• Study material
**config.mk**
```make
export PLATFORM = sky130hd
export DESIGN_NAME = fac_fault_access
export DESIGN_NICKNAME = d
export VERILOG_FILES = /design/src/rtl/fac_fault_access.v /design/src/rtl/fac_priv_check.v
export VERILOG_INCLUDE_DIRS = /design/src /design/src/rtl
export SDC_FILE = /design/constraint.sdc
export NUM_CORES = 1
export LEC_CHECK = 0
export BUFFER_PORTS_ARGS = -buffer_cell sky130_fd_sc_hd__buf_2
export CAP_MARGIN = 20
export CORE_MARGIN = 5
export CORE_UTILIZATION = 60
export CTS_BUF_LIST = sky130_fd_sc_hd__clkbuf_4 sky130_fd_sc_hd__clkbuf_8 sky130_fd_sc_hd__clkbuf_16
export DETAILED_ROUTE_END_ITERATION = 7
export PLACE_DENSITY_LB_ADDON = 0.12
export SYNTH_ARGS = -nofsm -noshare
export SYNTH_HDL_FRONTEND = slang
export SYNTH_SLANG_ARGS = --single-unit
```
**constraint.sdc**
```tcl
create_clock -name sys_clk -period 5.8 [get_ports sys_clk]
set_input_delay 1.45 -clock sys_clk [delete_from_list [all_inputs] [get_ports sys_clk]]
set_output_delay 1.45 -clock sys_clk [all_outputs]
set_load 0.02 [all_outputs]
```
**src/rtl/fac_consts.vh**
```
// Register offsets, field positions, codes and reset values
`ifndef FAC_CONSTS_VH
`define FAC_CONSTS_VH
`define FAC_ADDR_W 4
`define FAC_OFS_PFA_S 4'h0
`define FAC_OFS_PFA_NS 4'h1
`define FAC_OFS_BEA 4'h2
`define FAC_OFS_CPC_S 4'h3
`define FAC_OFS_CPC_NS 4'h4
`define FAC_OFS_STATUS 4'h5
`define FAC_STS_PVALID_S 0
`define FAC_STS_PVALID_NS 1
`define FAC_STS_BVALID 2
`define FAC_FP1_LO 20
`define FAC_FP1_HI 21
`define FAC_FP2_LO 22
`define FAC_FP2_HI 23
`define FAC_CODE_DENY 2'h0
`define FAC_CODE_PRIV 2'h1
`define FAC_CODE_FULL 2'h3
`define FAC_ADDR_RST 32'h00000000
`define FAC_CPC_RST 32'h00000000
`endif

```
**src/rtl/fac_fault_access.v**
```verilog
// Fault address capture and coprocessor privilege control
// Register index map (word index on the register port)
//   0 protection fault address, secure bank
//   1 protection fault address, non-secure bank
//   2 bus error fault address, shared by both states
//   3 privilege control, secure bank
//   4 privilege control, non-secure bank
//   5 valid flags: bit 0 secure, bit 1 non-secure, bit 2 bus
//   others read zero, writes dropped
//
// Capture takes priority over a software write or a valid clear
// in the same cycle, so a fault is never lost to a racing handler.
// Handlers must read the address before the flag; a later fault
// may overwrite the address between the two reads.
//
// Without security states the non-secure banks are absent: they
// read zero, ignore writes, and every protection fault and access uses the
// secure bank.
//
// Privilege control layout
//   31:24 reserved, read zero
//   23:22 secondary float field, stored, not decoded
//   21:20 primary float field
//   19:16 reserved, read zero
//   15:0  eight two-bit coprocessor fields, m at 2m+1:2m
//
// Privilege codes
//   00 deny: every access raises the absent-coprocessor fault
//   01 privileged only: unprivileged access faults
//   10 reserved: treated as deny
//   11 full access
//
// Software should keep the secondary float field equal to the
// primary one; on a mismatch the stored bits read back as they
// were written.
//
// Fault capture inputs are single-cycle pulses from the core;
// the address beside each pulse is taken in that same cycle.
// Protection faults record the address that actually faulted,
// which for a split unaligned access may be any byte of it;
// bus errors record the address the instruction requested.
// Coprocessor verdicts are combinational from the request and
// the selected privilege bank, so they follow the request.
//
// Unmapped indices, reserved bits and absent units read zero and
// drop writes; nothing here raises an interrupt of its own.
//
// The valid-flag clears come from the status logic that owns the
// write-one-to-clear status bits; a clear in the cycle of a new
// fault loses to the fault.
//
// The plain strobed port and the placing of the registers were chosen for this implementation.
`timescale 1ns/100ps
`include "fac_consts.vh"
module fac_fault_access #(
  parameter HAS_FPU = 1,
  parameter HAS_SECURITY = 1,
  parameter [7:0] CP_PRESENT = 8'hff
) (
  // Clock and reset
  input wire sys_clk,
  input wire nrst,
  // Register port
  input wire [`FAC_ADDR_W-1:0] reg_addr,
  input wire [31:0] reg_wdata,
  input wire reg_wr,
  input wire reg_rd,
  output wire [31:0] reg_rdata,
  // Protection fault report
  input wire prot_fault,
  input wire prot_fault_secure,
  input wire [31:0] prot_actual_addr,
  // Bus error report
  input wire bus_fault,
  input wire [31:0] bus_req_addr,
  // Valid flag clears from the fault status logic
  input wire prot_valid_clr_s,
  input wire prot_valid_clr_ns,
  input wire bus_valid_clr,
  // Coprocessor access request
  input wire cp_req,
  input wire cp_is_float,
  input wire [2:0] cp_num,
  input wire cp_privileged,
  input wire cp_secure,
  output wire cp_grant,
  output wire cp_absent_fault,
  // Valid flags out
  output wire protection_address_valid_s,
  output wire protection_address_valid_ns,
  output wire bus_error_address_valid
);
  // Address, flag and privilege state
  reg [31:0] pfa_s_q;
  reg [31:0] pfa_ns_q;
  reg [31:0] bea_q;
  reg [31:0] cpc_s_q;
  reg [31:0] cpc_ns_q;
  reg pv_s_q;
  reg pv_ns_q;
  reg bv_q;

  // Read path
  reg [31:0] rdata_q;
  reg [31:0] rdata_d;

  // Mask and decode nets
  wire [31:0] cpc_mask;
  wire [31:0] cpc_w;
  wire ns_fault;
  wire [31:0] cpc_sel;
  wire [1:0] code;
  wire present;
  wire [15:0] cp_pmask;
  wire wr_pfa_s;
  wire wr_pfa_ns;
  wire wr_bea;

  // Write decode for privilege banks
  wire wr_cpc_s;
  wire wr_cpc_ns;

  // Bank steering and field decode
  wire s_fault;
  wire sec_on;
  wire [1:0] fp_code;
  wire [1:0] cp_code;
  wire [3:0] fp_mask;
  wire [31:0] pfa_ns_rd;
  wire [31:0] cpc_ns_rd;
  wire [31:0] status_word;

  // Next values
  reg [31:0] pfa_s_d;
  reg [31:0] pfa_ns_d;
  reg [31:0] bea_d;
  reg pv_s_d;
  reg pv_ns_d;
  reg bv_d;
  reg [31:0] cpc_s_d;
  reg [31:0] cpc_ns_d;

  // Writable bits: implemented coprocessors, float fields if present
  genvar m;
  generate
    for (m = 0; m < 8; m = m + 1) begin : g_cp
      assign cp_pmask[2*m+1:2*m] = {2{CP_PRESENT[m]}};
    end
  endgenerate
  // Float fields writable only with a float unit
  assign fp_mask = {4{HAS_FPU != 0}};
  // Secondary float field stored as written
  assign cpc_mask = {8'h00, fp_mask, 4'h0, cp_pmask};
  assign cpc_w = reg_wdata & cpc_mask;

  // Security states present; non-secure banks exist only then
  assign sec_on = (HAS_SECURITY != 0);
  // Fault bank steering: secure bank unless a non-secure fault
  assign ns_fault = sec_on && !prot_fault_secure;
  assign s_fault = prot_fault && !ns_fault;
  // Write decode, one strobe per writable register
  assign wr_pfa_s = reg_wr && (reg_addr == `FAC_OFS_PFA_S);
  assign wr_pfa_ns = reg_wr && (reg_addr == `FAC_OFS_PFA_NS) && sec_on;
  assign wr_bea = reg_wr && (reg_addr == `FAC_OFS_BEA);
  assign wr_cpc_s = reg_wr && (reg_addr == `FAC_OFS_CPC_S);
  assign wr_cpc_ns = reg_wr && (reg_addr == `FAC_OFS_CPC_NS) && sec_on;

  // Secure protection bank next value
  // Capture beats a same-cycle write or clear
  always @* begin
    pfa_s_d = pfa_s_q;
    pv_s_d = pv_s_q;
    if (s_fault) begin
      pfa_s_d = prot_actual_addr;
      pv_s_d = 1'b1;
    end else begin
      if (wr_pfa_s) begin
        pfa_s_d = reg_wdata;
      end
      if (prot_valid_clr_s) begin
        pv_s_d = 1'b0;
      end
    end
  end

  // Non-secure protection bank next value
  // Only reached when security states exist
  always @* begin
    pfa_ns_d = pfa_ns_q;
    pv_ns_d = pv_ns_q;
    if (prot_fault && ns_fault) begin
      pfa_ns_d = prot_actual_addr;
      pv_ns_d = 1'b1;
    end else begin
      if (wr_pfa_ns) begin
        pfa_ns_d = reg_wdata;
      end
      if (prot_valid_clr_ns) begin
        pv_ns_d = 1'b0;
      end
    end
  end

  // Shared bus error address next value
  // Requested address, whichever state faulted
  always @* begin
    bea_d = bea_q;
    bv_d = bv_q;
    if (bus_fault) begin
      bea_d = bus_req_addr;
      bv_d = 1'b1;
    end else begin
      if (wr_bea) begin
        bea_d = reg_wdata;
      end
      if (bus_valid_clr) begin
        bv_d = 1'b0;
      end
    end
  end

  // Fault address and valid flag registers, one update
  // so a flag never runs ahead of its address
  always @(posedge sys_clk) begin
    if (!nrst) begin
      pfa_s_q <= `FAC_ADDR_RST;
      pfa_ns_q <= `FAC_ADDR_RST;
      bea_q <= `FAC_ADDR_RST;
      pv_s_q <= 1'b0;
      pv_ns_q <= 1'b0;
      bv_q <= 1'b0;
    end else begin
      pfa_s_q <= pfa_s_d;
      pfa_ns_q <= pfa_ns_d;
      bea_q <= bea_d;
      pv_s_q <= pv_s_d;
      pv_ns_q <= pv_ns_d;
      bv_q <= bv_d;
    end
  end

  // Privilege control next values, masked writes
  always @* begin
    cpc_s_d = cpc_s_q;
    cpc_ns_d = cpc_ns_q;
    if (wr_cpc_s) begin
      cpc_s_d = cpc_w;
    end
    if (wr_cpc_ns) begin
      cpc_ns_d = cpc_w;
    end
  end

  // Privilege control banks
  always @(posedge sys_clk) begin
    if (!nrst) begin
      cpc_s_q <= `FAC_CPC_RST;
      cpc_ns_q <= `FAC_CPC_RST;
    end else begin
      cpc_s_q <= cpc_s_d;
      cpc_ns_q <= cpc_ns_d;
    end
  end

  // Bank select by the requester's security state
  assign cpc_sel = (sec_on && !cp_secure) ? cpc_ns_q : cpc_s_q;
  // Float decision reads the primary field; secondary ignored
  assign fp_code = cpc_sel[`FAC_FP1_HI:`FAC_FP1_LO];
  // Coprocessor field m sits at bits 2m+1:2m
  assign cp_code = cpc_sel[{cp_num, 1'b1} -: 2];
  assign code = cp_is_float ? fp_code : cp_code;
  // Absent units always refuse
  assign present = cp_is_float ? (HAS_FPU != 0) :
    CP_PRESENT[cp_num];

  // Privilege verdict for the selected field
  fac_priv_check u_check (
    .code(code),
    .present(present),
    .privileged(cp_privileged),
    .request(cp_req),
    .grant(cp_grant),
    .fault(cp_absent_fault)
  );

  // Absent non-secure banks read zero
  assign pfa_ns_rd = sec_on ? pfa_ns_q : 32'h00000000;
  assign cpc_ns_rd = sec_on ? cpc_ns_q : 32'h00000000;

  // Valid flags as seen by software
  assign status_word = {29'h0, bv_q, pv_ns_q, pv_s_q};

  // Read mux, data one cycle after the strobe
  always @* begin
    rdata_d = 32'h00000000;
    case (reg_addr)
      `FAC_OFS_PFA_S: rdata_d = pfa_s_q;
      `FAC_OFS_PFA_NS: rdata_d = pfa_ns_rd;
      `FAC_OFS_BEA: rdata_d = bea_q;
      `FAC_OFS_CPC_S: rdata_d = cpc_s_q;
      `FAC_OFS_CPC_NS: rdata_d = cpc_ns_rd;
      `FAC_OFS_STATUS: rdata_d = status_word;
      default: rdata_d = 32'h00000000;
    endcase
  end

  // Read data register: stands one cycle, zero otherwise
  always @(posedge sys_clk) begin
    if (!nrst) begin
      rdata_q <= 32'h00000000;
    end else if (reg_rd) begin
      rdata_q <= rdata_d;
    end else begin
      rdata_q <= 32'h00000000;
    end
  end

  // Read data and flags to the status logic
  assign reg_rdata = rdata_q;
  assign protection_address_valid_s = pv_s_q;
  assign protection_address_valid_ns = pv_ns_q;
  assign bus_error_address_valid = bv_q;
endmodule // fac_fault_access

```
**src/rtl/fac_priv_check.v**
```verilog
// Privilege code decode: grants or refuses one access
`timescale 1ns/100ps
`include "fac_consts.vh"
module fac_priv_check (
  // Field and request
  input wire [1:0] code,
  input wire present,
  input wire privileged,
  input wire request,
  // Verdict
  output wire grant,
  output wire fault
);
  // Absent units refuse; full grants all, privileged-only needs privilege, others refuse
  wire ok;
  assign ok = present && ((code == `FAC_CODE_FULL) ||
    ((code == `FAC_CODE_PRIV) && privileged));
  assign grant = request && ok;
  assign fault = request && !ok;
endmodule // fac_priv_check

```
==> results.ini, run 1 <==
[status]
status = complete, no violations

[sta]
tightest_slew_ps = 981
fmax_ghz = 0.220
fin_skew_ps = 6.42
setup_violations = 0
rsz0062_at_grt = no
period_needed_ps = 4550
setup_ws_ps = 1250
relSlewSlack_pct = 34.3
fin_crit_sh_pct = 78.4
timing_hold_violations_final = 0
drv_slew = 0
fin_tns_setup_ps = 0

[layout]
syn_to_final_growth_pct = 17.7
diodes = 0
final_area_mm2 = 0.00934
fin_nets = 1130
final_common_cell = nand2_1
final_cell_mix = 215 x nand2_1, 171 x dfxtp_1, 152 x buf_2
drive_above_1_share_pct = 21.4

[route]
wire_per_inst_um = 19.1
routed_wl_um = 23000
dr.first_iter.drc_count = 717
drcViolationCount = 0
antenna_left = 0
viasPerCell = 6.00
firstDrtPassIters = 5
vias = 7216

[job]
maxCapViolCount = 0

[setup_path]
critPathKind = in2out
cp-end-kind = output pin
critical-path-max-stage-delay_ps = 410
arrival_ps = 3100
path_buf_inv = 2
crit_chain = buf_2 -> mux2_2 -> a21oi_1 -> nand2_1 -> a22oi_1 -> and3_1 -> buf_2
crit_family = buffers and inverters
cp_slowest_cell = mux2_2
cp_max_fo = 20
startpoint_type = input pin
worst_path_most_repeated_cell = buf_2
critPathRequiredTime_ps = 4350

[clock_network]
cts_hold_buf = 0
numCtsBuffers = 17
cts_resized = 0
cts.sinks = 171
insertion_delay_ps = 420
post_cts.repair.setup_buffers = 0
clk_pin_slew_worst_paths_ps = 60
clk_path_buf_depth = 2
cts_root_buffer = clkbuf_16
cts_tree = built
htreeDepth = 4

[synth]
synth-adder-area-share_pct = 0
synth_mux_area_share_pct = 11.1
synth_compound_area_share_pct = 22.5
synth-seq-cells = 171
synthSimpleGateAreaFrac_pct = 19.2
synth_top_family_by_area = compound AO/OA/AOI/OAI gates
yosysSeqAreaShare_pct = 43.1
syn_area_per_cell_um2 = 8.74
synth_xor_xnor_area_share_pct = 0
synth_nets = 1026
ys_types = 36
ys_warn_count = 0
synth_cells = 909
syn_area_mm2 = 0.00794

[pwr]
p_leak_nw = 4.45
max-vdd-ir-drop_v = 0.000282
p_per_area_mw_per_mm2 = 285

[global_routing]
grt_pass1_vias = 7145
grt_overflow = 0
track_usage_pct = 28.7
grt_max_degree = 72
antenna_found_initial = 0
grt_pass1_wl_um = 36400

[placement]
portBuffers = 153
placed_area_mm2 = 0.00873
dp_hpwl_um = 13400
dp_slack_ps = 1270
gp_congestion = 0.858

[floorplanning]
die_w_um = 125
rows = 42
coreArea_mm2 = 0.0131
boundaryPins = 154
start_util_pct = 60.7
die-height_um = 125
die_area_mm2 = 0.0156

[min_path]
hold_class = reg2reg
...
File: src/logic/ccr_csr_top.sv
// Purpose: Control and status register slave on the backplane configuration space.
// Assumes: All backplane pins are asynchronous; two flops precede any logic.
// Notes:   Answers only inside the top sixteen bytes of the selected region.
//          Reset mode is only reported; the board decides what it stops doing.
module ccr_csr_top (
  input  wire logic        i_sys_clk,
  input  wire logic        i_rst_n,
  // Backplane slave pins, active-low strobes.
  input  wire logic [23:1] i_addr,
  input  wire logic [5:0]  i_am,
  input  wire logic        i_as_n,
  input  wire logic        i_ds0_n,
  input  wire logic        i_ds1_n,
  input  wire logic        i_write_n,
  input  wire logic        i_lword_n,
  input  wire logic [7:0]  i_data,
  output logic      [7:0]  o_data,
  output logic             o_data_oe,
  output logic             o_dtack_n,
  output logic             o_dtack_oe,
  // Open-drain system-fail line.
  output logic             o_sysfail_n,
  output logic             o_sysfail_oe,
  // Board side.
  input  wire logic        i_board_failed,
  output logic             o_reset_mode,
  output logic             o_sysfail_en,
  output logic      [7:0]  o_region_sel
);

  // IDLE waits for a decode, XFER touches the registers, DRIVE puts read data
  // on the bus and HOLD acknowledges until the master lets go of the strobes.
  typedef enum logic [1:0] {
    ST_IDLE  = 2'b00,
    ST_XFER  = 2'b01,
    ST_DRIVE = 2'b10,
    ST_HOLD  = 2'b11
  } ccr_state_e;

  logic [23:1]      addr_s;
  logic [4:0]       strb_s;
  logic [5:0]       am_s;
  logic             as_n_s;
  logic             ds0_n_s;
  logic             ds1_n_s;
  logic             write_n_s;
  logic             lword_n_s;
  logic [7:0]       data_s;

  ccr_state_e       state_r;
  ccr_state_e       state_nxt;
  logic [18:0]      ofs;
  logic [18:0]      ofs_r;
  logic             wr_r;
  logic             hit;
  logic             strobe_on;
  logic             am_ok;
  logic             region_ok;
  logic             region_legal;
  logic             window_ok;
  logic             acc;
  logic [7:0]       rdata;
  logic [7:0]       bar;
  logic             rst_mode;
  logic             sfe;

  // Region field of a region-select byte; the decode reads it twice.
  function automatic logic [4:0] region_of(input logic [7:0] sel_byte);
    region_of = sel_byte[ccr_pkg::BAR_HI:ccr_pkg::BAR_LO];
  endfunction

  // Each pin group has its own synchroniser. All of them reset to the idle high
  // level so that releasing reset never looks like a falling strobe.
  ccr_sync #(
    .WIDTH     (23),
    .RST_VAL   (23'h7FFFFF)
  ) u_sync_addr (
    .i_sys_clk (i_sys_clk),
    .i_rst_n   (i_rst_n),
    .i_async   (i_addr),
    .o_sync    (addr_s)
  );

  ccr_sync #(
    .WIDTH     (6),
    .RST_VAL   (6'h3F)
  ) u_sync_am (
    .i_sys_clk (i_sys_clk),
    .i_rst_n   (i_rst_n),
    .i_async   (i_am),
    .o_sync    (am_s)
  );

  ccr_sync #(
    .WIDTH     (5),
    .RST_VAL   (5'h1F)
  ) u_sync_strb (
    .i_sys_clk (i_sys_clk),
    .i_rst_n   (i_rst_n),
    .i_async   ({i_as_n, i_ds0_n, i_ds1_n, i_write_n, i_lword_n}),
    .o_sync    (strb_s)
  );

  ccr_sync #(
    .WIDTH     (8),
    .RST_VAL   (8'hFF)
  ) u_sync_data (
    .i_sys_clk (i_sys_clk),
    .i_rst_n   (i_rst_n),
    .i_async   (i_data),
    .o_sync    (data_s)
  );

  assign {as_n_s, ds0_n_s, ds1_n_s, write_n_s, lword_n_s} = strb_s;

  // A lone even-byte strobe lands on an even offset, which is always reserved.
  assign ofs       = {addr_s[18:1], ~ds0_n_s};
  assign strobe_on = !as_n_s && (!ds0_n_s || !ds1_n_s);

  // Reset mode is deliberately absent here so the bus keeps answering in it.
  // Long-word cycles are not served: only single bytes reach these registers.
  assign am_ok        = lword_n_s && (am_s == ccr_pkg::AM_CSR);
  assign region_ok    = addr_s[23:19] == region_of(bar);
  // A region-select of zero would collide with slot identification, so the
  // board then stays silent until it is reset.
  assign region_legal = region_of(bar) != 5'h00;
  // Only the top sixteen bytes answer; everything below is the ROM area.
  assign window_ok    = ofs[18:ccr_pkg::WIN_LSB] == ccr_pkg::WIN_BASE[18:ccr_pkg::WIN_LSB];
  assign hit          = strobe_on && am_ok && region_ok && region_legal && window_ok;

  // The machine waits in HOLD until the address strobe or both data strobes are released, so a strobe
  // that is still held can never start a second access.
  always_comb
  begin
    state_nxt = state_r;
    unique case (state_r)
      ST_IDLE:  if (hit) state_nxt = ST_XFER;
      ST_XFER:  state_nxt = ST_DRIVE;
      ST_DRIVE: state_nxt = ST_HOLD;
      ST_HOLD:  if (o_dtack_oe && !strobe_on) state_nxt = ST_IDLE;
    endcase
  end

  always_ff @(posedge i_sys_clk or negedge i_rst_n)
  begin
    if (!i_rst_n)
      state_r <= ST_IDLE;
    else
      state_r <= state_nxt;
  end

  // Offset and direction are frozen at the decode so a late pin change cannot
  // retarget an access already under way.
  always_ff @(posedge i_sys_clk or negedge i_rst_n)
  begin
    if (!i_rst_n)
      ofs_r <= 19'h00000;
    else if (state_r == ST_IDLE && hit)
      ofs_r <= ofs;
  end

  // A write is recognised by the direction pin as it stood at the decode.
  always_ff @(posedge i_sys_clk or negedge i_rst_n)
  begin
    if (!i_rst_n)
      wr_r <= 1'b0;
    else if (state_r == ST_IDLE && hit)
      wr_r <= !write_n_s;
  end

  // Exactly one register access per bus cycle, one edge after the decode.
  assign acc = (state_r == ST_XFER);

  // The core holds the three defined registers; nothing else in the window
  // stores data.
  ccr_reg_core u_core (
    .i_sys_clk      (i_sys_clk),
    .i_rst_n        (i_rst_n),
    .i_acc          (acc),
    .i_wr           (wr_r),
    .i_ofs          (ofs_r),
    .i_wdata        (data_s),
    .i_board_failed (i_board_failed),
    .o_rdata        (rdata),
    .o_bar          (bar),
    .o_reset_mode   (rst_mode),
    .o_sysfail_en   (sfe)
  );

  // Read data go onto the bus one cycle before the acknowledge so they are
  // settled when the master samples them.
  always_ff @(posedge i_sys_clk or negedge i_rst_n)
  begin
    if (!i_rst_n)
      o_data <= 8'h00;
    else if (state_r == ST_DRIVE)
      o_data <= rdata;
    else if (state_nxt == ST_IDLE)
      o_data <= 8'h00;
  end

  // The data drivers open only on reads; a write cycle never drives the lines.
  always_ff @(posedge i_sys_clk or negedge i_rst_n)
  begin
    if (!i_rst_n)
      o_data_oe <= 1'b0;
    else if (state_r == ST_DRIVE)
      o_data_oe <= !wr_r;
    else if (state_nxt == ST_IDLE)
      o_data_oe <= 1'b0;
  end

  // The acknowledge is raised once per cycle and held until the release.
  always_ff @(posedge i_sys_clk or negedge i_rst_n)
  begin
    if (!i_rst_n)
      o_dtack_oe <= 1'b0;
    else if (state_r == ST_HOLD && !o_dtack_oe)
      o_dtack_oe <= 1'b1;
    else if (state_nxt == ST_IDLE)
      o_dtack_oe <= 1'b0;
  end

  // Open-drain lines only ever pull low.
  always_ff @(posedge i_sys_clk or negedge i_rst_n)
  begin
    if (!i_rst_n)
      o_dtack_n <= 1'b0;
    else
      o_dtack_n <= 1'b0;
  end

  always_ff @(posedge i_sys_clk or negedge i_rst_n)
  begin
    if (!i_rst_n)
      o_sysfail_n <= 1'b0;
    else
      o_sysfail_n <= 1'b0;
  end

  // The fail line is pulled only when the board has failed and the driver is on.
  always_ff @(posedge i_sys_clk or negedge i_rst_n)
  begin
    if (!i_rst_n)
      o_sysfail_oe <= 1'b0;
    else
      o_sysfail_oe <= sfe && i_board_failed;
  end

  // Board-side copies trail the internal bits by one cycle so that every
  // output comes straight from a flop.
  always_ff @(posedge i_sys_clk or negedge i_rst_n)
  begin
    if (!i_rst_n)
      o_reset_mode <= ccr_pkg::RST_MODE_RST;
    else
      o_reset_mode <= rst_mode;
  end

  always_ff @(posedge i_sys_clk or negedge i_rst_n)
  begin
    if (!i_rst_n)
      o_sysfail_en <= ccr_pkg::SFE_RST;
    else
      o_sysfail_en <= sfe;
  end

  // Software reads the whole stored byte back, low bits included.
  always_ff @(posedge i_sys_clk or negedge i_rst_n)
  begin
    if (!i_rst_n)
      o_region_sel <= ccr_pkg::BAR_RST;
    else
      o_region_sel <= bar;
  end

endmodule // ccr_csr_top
...
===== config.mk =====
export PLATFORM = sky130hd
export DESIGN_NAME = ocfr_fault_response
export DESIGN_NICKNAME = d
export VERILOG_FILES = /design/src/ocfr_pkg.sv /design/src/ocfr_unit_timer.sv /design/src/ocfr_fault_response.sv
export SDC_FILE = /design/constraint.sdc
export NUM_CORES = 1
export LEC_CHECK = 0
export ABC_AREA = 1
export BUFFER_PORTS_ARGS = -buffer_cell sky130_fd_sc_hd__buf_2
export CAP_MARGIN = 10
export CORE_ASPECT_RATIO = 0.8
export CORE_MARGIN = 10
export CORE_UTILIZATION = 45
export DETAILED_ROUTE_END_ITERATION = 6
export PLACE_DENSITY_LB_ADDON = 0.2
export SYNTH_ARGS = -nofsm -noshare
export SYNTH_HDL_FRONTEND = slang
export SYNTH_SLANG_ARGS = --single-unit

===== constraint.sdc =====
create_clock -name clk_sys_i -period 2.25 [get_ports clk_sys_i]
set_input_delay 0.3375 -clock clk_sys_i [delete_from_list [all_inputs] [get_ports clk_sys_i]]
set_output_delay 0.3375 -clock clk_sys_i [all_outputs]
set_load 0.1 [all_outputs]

• Exercise
Working from the data above, extract solely the lines from the one containing "from a flop." through the one containing "endmodule // ccr_csr_top", exactly as they appear, both included.

• Answer to this problem
  // output comes straight from a flop.
  always_ff @(posedge i_sys_clk or negedge i_rst_n)
  begin
    if (!i_rst_n)
      o_reset_mode <= ccr_pkg::RST_MODE_RST;
    else
      o_reset_mode <= rst_mode;
  end

  always_ff @(posedge i_sys_clk or negedge i_rst_n)
  begin
    if (!i_rst_n)
      o_sysfail_en <= ccr_pkg::SFE_RST;
    else
      o_sysfail_en <= sfe;
  end

  // Software reads the whole stored byte back, low bits included.
  always_ff @(posedge i_sys_clk or negedge i_rst_n)
  begin
    if (!i_rst_n)
      o_region_sel <= ccr_pkg::BAR_RST;
    else
      o_region_sel <= bar;
  end

endmodule // ccr_csr_top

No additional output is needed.